Building and scaling a co-response program: Challenges and solutions
Kayla Missman
October 24, 2025

KEY IDEAS:
- Co-response programs unite law enforcement and human services agencies to de-escalate crises, divert arrests, and connect individuals to long-term care.
- The co-response model requires a shared mission and the seamless exchange of data among collaborating agencies.
- Successful co-response improves trust between communities and the organizations that serve them, encouraging vulnerable individuals to accept resources.
- Technology that enables secure, real-time information sharing across departments helps agencies scale co-responder teams and measure outcomes effectively.
Co-response programs bring together law enforcement agencies and human services organizations for a holistic approach to crises involving mental health, substance use, and quality-of-life issues.
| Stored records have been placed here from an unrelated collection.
## src/rtl/ext_int_ctrl_pkg.sv

```systemverilog
// Shared constants for the external interrupt controller: register map,
// FSM encoding and the fixed-priority pick.
package ext_int_pkg;

  localparam int ID_W = 3;

  localparam logic [1:0] ADDR_ENABLE = 2'd0;
  localparam logic [1:0] ADDR_MODE   = 2'd1;
  localparam logic [1:0] ADDR_POL    = 2'd2;
  localparam logic [1:0] ADDR_PEND   = 2'd3;

  typedef enum logic [1:0] {
    IDLE    = 2'd0,
    ASSERT  = 2'd1,
    SERVICE = 2'd2
  } state_e;

  // Lowest set index wins, so EINT0 has the highest priority.
  function automatic logic [ID_W-1:0] first_set(input logic [7:0] req);
    logic [ID_W-1:0] r;
    r = '0;
    for (int i = 7; i >= 0; i--) begin
      if (req[i]) r = ID_W'(i);
    end
    return r;
  endfunction

endpackage

```

## src/rtl/ext_int_ctrl_if.sv

```systemverilog
// Pin, configuration and CPU handshake signals of the external interrupt
// controller. The master side is the CPU plus pin mux, the slave is the controller.
interface ext_int_ctrl_if #(
  parameter int NUM_SRC = 2
) ();
  import ext_int_pkg::*;

  logic [NUM_SRC-1:0] eint_in;
  logic               cfg_we;
  logic [1:0]         cfg_addr;
  logic [7:0]         cfg_wdata;
  logic [7:0]         cfg_rdata;
  logic               irq;
  logic [ID_W-1:0]    irq_id;
  logic               irq_ack;
  logic               irq_done;

  modport master (
    output eint_in, cfg_we, cfg_addr, cfg_wdata, irq_ack, irq_done,
    input  cfg_rdata, irq, irq_id
  );

  modport slave (
    input  eint_in, cfg_we, cfg_addr, cfg_wdata, irq_ack, irq_done,
    output cfg_rdata, irq, irq_id
  );

endinterface

```

## src/rtl/ext_int_ctrl_sync_edge.sv

```systemverilog
// One interrupt line: multi-flop synchronizer, one-cycle history, and the
// polarity-aware edge and level detectors.
module eint_sync_edge #(
  parameter int SYNC_STAGES = 2
) (
  input  logic clk,
  input  logic rst,
  input  logic eint_i,
  input  logic pol_i,
  output logic edge_hit_o,
  output logic level_act_o
);

  logic [SYNC_STAGES-1:0] sync_q;
  logic                   prev_q;
  logic                   s;

  assign s = sync_q[SYNC_STAGES-1];

  always_ff @(posedge clk or posedge rst) begin
    if (rst) begin
      sync_q <= '0;
      prev_q <= 1'b0;
    end else begin
      sync_q <= {sync_q[SYNC_STAGES-2:0], eint_i};
      prev_q <= s;
    end
  end

  assign edge_hit_o  = pol_i ? (s & ~prev_q) : (~s & prev_q);
  assign level_act_o = (s == pol_i);

endmodule

```

## src/rtl/ext_int_ctrl.sv

```systemverilog
// External interrupt controller: config registers, pending flags, fixed
// priority arbiter and the irq/ack/done request FSM.
module ext_int_ctrl
  import ext_int_pkg::*;
#(
  parameter int NUM_SRC     = 2,
  parameter int SYNC_STAGES = 2
) (
  input  logic          clk,
  input  logic          rst,
  ext_int_ctrl_if.slave bus
);

  logic [NUM_SRC-1:0] en_q, mode_q, pol_q;
  logic [NUM_SRC-1:0] edge_pend_q, edge_pend_d;
  logic [NUM_SRC-1:0] hit, lvl, pend, req, cur_oh, clr, set;
  logic [NUM_SRC-1:0] wdata_m;
  logic               wr_en, wr_mode, wr_pol, wr_pend;
  logic               cur_valid, ack_take;
  state_e             state_q;
  logic               irq_q;
  logic [ID_W-1:0]    irq_id_q;
  logic [7:0]         rdata;

  for (genvar g = 0; g < NUM_SRC; g++) begin : g_src
    eint_sync_edge #(.SYNC_STAGES(SYNC_STAGES)) u_sync (
      .clk        (clk),
      .rst        (rst),
      .eint_i     (bus.eint_in[g]),
      .pol_i      (pol_q[g]),
      .edge_hit_o (hit[g]),
      .level_act_o(lvl[g])
    );
  end

  assign wdata_m = bus.cfg_wdata[NUM_SRC-1:0];
  assign wr_en   = bus.cfg_we && (bus.cfg_addr == ADDR_ENABLE);
  assign wr_mode = bus.cfg_we && (bus.cfg_addr == ADDR_MODE);
  assign wr_pol  = bus.cfg_we && (bus.cfg_addr == ADDR_POL);
  assign wr_pend = bus.cfg_we && (bus.cfg_addr == ADDR_PEND);

  // Level sources are live; only edge sources hold state.
  assign pend      = (mode_q & edge_pend_q) | (~mode_q & en_q & lvl);
  assign req       = en_q & pend;
  assign cur_oh    = NUM_SRC'(1) << irq_id_q;
  assign cur_valid = |(req & cur_oh);
  assign ack_take  = (state_q == ASSERT) && bus.irq_ack && cur_valid;

  always_comb begin
    clr = '0;
    if (wr_pend)  clr = clr | wdata_m;
    if (wr_en)    clr = clr | ~wdata_m;
    if (ack_take) clr = clr | cur_oh;
    set = en_q & mode_q & hit;
    // A new edge in the same cycle as any clear keeps the flag set.
    edge_pend_d = ((edge_pend_q & ~clr) | set) & mode_q;
  end

  always_ff @(posedge clk or posedge rst) begin
    if (rst) begin
      en_q        <= '0;
      mode_q      <= '0;
      pol_q       <= '0;
      edge_pend_q <= '0;
    end else begin
      if (wr_en)   en_q   <= wdata_m;
      if (wr_mode) mode_q <= wdata_m;
      if (wr_pol)  pol_q  <= wdata_m;
      edge_pend_q <= edge_pend_d;
    end
  end

  always_ff @(posedge clk or posedge rst) begin
    if (rst) begin
      state_q  <= IDLE;
      irq_q    <= 1'b0;
      irq_id_q <= '0;
    end else begin
      case (state_q)
        IDLE: begin
          irq_q <= 1'b0;
          if (|req) begin
            irq_id_q <= first_set(8'(req));
            irq_q    <= 1'b1;
            state_q  <= ASSERT;
          end
        end
        ASSERT: begin
          if (!cur_valid) begin
            irq_q   <= 1'b0;
            state_q <= IDLE;
          end else if (bus.irq_ack) begin
            irq_q   <= 1'b0;
            state_q <= SERVICE;
          end
        end
        SERVICE: begin
          irq_q <= 1'b0;
          if (bus.irq_done) state_q <= IDLE;
        end
        default: begin
          irq_q   <= 1'b0;
          state_q <= IDLE;
        end
      endcase
    end
  end

  always_comb begin
    rdata = '0;
    case (bus.cfg_addr)
      ADDR_ENABLE: rdata = 8'(en_q);
      ADDR_MODE:   rdata = 8'(mode_q);
      ADDR_POL:    rdata = 8'(pol_q);
      ADDR_PEND:   rdata = 8'(pend);
      default:     rdata = '0;
    endcase
  end

  assign bus.cfg_rdata = rdata;
  assign bus.irq       = irq_q;
  assign bus.irq_id    = irq_id_q;

endmodule

```

## src/flat_wrapper.sv

```systemverilog
// flat-port wrapper written by rule: the top's interface ports become plain ports
module ext_int_ctrl_flat import ext_int_pkg::*;
#(
  parameter int NUM_SRC     = 2,
  parameter int SYNC_STAGES = 2
)
  (clk, rst, bus_eint_in, bus_cfg_we, bus_cfg_addr, bus_cfg_wdata, bus_irq_ack, bus_irq_done, bus_cfg_rdata, bus_irq, bus_irq_id);
  ext_int_ctrl_if #(.NUM_SRC(NUM_SRC)) bus_i ();
  input  logic clk;
  input  logic rst;
  input wire logic [$bits(bus_i.eint_in)-1:0] bus_eint_in;
  input wire logic [$bits(bus_i.cfg_we)-1:0] bus_cfg_we;
  input wire logic [$bits(bus_i.cfg_addr)-1:0] bus_cfg_addr;
  input wire logic [$bits(bus_i.cfg_wdata)-1:0] bus_cfg_wdata;
  input wire logic [$bits(bus_i.irq_ack)-1:0] bus_irq_ack;
  input wire logic [$bits(bus_i.irq_done)-1:0] bus_irq_done;
  output wire logic [$bits(bus_i.cfg_rdata)-1:0] bus_cfg_rdata;
  output wire logic [$bits(bus_i.irq)-1:0] bus_irq;
  output wire logic [$bits(bus_i.irq_id)-1:0] bus_irq_id;
  assign bus_i.eint_in = bus_eint_in;
  assign bus_i.cfg_we = bus_cfg_we;
  assign bus_i.cfg_addr = bus_cfg_addr;
  assign bus_i.cfg_wdata = bus_cfg_wdata;
  assign bus_i.irq_ack = bus_irq_ack;
  assign bus_i.irq_done = bus_irq_done;
  assign bus_cfg_rdata = bus_i.cfg_rdata;
  assign bus_irq = bus_i.irq;
  assign bus_irq_id = bus_i.irq_id;
  ext_int_ctrl #(.NUM_SRC(NUM_SRC), .SYNC_STAGES(SYNC_STAGES)) u_core (.clk(clk), .rst(rst), .bus(bus_i));
endmodule
```

## config.mk

```make
export PLATFORM = sky130hd
export DESIGN_NAME = ext_int_ctrl_flat
export DESIGN_NICKNAME = d
export VERILOG_FILES = /design/src/rtl/ext_int_ctrl_pkg.sv /design/src/rtl/ext_int_ctrl_if.sv /design/src/rtl/ext_int_ctrl_sync_edge.sv /design/src/rtl/ext_int_ctrl.sv /design/src/flat_wrapper.sv
export SDC_FILE = /design/constraint.sdc
export NUM_CORES = 1
export LEC_CHECK = 0
export BUFFER_PORTS_ARGS = -buffer_cell sky130_fd_sc_hd__buf_2
export CAP_MARGIN = 40
export CORE_ASPECT_RATIO = 0.7
export CORE_MARGIN = 2
export CORE_UTILIZATION = 47
export CTS_BUF_LIST = sky130_fd_sc_hd__clkbuf_8 sky130_fd_sc_hd__clkbuf_16
export DETAILED_ROUTE_END_ITERATION = 10
export GPL_ROUTABILITY_DRIVEN = 0
export PLACE_DENSITY = 0.72
export SLEW_MARGIN = 40
export SYNTH_ARGS = -nofsm -noshare
export SYNTH_HDL_FRONTEND = slang
export SYNTH_SLANG_ARGS = --single-unit
```

## constraint.sdc

```tcl
create_clock -name clk -period 1.6 [get_ports clk]
set_clock_uncertainty 0.15 [all_clocks]
set_input_delay 0.08 -clock clk [delete_from_list [all_inputs] [get_ports clk]]
set_output_delay 0.08 -clock clk [all_outputs]
set_load 0.01 [all_outputs]
```

# == After elaboration in Yosys (flattened, before gate mapping) ==
# Index checks and enable logic that the tools add are counted.
# classes
eq_ne,10
shifts,1
mux,17
bitwise,24
n_reduce_logical,12
# ops
op,count
one-hot mux 8 bit (4 select lines),1
AND 2 bit,9
two-way mux 2 bit,7
bitwise OR 2 bit,4
two-way mux 1 bit,7
equality test 2 bit (second input constant),3
logical AND 1 bit,6
inverter 2 bit,3
one-hot mux 2 bit (3 select lines),1
AND 1 bit,4
equality test 2 x 1 -> 1 bit (second input constant),2
logical NOT 2 bit,2
inverter 1 bit,4
OR reduction 2 bit,2
!= test 3 bit (second input constant),1
AND reduction 3 bit,1
left shift 1 x 3 -> 2 bit (first input constant),1
equality test 1 bit,2
!= test 2 x 1 -> 1 bit (second input constant),1
!= test 2 bit (second input constant),1
one-hot mux 1 bit (2 select lines),1
AND reduction 2 bit,1
# totals
register_bits,20
inputBits,17
wordCells,75

# == Longest topological paths before layout ==
# Gate-level depths: netlist (run 1).
# depth
depth_word,13
ltp_mapped,5

# == Cells and area by module ==
# From an unflattened synthesis (run 1), not the netlist that was laid out.
# unflattened
cells_unflattened,86
hier_area_um2,992.2
# modules_own_cells
mod,instances,cells_per_inst,area_per_inst_um2,seq_area_each_um2
ext_int_ctrl,1,70,772.0,300.3
eint_sync_edge,2,8,110.1,75.1

# == Worst setup path after synthesis (run 1) ==
# No wires, ideal clock.
# synth_path
path_type,reg2out
start,reg u_core.pol_q[0]
end,out bus_cfg_rdata[0]
arrival_ns,1.116
t_required_ns,1.370
setup_slack_ns,0.254
stages_incl_launch_ff,5
n_path_buf,0
path_cell_list,dfrtp_1 or3b_1 a21oi_1 o21ai_0 o21ai_0
# synth_via
elab_chain_len,4
# synth_rtl
element,line,source
start: declaration,ext_int_ctrl.sv:14,"logic [NUM_SRC-1:0] en_q, mode_q, pol_q;"
start signal: assignment,ext_int_ctrl.sv:68,if (wr_pol) pol_q <= wdata_m;
equality test 1 bit,ext_int_ctrl_sync_edge.sv:31,assign level_act_o = (s == pol_i);
AND 2 bit,ext_int_ctrl.sv:43,assign pend = (mode_q & edge_pend_q) | (~mode_q & en_q & lvl);
bitwise OR 2 bit,ext_int_ctrl.sv:43,
one-hot mux 8 bit (4 select lines) (*),ext_int_ctrl.sv:111,case (bus.cfg_addr)
end: declaration,flat_wrapper.sv:17,output wire logic [$bits(bus_i.cfg_rdata)-1:0] bus_cfg_rdata;
# Every way passes the cells marked *; elsewhere a longest branch is shown, timed or not. The select of a mux whose other input is x is not followed.

# == Final worst setup path (run 1) ==
# layout_path
start,reg u_core.pol_q[1]
end,out bus_cfg_rdata[1]
# Same word-level chain as after synthesis.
Co-responder teams aim to de-escalate crisis situations and divert individuals from being arrested by connecting them to community resources and providing targeted social services.
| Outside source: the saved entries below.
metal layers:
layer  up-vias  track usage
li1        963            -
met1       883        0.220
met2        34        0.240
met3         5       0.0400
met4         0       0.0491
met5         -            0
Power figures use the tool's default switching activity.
<file path="src/rtl/picmicro_hw_stack.sv">
// picmicro_hw_stack: parametrised return-address stack with circular or saturating overflow handling
module picmicro_hw_stack #(
    parameter int WIDTH = 13,
    parameter int DEPTH = 8,
    parameter int MODE  = 0
) (
    input  logic                       clk,
    input  logic                       rst,
    input  logic                       push,
    input  logic                       pop,
    input  logic [WIDTH-1:0]           push_data,
    input  logic                       clr_flags,
    output logic [WIDTH-1:0]           top_data,
    output logic [$clog2(DEPTH+1)-1:0] depth_count,
    output logic                       empty,
    output logic                       full,
    output logic                       overflow_flag,
    output logic                       underflow_flag
);
    localparam int CW = $clog2(DEPTH + 1);
    localparam int PW = $clog2(DEPTH);

    logic [WIDTH-1:0] mem [DEPTH];
    logic [PW-1:0]    sp, sp_inc, sp_dec, sp_nxt, wr_addr;
    logic [CW-1:0]    count, cnt_nxt;
    logic             wr_en, set_ov, set_un;

    assign sp_inc      = (sp == PW'(DEPTH - 1)) ? '0 : sp + PW'(1);
    assign sp_dec      = (sp == '0) ? PW'(DEPTH - 1) : sp - PW'(1);
    assign empty       = (count == '0);
    assign full        = (count == CW'(DEPTH));
    assign depth_count = count;
    assign top_data    = (MODE == 1 && empty) ? '0 : mem[sp_dec];

    // decode push/pop into a storage write, pointer/count update and flag sets
    always_comb begin
        wr_en   = 1'b0;
        wr_addr = sp;
        sp_nxt  = sp;
        cnt_nxt = count;
        set_ov  = 1'b0;
        set_un  = 1'b0;
        if (push && pop && !empty) begin
            wr_en   = 1'b1;
            wr_addr = sp_dec;
        end else if (push) begin
            set_un = pop;
            set_ov = full;
            if (!full || MODE == 0) begin
                wr_en   = 1'b1;
                sp_nxt  = sp_inc;
                cnt_nxt = full ? count : count + CW'(1);
            end
        end else if (pop) begin
            set_un  = empty;
            sp_nxt  = (!empty || MODE == 0) ? sp_dec : sp;
            cnt_nxt = empty ? count : count - CW'(1);
        end
    end

    // register pointer, count, sticky flags and storage; reset clears all entries
    always_ff @(posedge clk) begin
        if (!rst) begin
            sp             <= '0;
            count          <= '0;
            overflow_flag  <= 1'b0;
            underflow_flag <= 1'b0;
            for (int i = 0; i < DEPTH; i++) mem[i] <= '0;
        end else begin
            sp             <= sp_nxt;
            count          <= cnt_nxt;
            overflow_flag  <= set_ov | (overflow_flag & ~clr_flags);
            underflow_flag <= set_un | (underflow_flag & ~clr_flags);
            if (wr_en) mem[wr_addr] <= push_data;
        end
    end
endmodule

</file>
By sending trained experts such as behavioral health clinicians and paramedics to certain calls for service, jurisdictions that have deployed co-responder teams tend to see reductions in arrests, hospitalizations, ER visits, officer time on scene, and use of force, according to the Vera Institute of Justice.
However, implementing an effective co-responder program is no simple feat. The co-response model requires participating organizations to have seamless communication, interoperable technologies, and a unified understanding of their mission and strategies. At the Safety of Our Cities Conference earlier this year, Peregrine hosted a panel of experts focused on successful co-response:
- Deputy Chief Eric Barden (ret.), Seattle Police Department
- Jodie Esquibel, director of Albuquerque Community Safety Department
- Chief Mark Crowell, Waterloo Regional Police Service
- Dr. Amy Barden, chief of Seattle’s Community Assisted Response and Engagement department
Keep reading to learn about our panelists’ strategies for successful co-response in their cities.
READ MORE → Community Co-Response 101: How Integrated Teams Reduce Arrests and Improve Care
Challenges to coordinating human services response
“We're going to have to build that trust, bring the doctor to them, and start stabilizing our neighbors to make them the neighbors that we want them to be — and what they likely want to be as well.” —Jodie Esquibel, Director, Albuquerque Community Safety Department
Public safety leaders must overcome technical and cultural silos — between participating agencies, the individuals receiving services, and their communities at large — to build successful co-responder programs. Below we discuss key considerations for effective co-response.
Agency coordination
In Seattle, 12 different agencies might have contact with the same set of individuals each week, Deputy Chief Barden said. Without effective coordination, “the right hand doesn’t know what the left hand is doing.”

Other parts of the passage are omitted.